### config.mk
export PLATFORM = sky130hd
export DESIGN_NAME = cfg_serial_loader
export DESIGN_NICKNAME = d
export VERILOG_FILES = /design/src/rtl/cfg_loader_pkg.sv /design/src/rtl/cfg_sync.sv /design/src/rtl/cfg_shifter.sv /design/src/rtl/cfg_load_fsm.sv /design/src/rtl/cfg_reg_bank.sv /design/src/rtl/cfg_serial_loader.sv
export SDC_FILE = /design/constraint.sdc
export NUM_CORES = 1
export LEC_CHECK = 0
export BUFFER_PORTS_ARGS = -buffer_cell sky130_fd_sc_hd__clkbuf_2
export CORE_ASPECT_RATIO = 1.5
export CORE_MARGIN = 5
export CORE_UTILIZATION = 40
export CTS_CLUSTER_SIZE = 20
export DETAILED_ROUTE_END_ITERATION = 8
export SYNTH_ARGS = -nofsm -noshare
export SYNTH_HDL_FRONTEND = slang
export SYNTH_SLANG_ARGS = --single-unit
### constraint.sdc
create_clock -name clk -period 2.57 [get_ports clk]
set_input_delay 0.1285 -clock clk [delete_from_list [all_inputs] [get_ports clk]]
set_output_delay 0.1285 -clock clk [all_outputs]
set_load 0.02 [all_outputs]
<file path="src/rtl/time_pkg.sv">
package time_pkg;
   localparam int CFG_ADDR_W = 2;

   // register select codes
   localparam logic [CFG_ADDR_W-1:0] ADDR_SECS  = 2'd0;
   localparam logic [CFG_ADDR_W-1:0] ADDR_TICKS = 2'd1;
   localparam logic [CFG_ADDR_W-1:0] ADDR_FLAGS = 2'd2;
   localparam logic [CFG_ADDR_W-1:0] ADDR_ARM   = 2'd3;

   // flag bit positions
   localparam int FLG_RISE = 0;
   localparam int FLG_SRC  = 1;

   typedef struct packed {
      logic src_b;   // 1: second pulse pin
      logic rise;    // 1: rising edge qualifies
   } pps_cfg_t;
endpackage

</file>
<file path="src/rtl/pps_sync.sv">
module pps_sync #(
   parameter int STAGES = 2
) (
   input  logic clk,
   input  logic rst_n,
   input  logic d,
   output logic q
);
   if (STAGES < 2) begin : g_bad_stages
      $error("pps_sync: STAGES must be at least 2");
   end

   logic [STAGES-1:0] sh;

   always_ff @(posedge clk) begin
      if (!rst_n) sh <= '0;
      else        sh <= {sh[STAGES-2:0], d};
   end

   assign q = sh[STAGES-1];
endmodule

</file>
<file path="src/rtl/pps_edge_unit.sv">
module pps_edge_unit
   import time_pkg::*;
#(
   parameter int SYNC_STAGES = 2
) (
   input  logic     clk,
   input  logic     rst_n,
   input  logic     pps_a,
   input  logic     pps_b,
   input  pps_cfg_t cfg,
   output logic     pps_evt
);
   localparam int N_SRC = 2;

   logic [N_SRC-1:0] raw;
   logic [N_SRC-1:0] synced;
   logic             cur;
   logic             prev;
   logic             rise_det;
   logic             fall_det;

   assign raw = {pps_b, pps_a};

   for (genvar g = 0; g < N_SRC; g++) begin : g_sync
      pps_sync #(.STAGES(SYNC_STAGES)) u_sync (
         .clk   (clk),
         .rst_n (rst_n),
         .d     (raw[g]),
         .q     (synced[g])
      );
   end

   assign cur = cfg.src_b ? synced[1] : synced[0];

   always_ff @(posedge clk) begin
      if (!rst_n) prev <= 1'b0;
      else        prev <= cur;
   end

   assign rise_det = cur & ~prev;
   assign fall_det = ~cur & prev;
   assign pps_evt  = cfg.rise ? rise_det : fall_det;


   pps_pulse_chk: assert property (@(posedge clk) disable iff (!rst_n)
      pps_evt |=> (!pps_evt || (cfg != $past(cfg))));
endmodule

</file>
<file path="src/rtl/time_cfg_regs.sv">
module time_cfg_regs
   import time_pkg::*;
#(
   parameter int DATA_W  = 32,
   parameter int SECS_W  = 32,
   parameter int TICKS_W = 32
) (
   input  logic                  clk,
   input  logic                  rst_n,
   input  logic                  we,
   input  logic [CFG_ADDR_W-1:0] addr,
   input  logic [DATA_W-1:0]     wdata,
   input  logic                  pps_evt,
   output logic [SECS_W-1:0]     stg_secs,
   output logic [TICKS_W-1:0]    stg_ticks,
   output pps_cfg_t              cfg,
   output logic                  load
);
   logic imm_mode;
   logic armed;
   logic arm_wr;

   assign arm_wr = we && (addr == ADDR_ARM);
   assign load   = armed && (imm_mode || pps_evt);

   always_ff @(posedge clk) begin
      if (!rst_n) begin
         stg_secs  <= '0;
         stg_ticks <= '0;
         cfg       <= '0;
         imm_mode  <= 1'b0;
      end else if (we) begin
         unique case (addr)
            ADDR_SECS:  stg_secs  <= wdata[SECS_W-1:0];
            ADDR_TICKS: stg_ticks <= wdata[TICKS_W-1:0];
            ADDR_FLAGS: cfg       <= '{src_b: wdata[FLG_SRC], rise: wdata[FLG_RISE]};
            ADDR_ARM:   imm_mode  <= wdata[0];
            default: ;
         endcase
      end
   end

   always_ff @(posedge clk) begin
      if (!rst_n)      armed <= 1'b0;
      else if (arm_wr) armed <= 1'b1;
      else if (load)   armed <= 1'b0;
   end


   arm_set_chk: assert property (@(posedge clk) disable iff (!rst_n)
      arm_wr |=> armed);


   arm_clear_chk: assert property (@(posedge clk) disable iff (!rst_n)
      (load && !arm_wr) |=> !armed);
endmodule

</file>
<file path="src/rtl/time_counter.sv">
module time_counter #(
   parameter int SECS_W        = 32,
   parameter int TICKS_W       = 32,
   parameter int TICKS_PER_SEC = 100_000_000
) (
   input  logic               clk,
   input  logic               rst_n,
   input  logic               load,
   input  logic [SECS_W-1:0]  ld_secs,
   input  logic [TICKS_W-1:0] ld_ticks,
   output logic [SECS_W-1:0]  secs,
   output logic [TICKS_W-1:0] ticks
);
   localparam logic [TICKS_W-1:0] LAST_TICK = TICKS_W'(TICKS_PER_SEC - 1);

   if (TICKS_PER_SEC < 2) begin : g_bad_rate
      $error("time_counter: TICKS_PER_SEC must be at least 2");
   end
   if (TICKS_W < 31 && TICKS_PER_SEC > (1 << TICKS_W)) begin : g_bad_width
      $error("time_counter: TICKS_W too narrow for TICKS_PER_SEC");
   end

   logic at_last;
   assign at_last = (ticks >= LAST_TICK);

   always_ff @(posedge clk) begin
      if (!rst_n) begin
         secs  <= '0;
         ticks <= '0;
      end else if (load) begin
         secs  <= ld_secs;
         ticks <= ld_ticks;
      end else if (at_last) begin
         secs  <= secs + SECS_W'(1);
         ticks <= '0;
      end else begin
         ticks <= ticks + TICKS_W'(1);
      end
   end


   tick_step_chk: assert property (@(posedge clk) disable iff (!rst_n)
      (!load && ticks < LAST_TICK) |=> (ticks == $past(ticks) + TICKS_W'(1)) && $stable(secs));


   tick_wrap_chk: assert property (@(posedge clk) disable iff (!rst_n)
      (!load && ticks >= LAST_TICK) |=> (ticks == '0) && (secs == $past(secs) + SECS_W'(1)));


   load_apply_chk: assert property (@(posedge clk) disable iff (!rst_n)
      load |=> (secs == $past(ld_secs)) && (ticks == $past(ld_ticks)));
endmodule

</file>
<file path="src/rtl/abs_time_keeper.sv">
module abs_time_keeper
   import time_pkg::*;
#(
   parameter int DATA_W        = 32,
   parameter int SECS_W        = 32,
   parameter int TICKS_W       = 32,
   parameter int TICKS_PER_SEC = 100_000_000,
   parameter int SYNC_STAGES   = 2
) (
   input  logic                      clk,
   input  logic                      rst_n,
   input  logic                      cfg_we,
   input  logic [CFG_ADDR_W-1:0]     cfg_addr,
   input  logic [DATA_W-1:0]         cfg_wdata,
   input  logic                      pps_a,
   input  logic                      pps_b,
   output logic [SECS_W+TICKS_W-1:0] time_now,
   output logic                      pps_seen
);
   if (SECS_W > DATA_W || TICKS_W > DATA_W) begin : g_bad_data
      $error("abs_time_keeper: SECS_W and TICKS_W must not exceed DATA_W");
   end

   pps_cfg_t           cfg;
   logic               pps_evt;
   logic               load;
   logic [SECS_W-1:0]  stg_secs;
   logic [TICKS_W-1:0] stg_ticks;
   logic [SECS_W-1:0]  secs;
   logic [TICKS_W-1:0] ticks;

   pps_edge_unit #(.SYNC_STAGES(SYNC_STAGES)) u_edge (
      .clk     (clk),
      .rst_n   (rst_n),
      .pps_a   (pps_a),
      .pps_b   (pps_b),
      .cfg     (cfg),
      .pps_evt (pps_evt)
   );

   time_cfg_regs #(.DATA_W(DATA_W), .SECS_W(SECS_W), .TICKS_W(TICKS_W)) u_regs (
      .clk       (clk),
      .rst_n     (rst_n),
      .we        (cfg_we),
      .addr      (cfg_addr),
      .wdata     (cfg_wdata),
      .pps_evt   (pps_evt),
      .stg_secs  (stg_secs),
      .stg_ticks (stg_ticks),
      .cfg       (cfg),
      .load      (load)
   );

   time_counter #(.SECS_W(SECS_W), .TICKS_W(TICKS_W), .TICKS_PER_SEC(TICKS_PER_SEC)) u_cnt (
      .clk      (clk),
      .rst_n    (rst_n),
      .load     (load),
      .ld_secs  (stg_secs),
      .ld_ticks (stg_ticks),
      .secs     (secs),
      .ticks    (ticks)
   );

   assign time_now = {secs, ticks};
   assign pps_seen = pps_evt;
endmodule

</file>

########################################

◆ The task ◆
In the data above, find each line that has the word "path" and copy it out.

◆ Solved problem ◆
<file path="src/rtl/time_pkg.sv">
<file path="src/rtl/pps_sync.sv">
<file path="src/rtl/pps_edge_unit.sv">
<file path="src/rtl/time_cfg_regs.sv">
<file path="src/rtl/time_counter.sv">
<file path="src/rtl/abs_time_keeper.sv">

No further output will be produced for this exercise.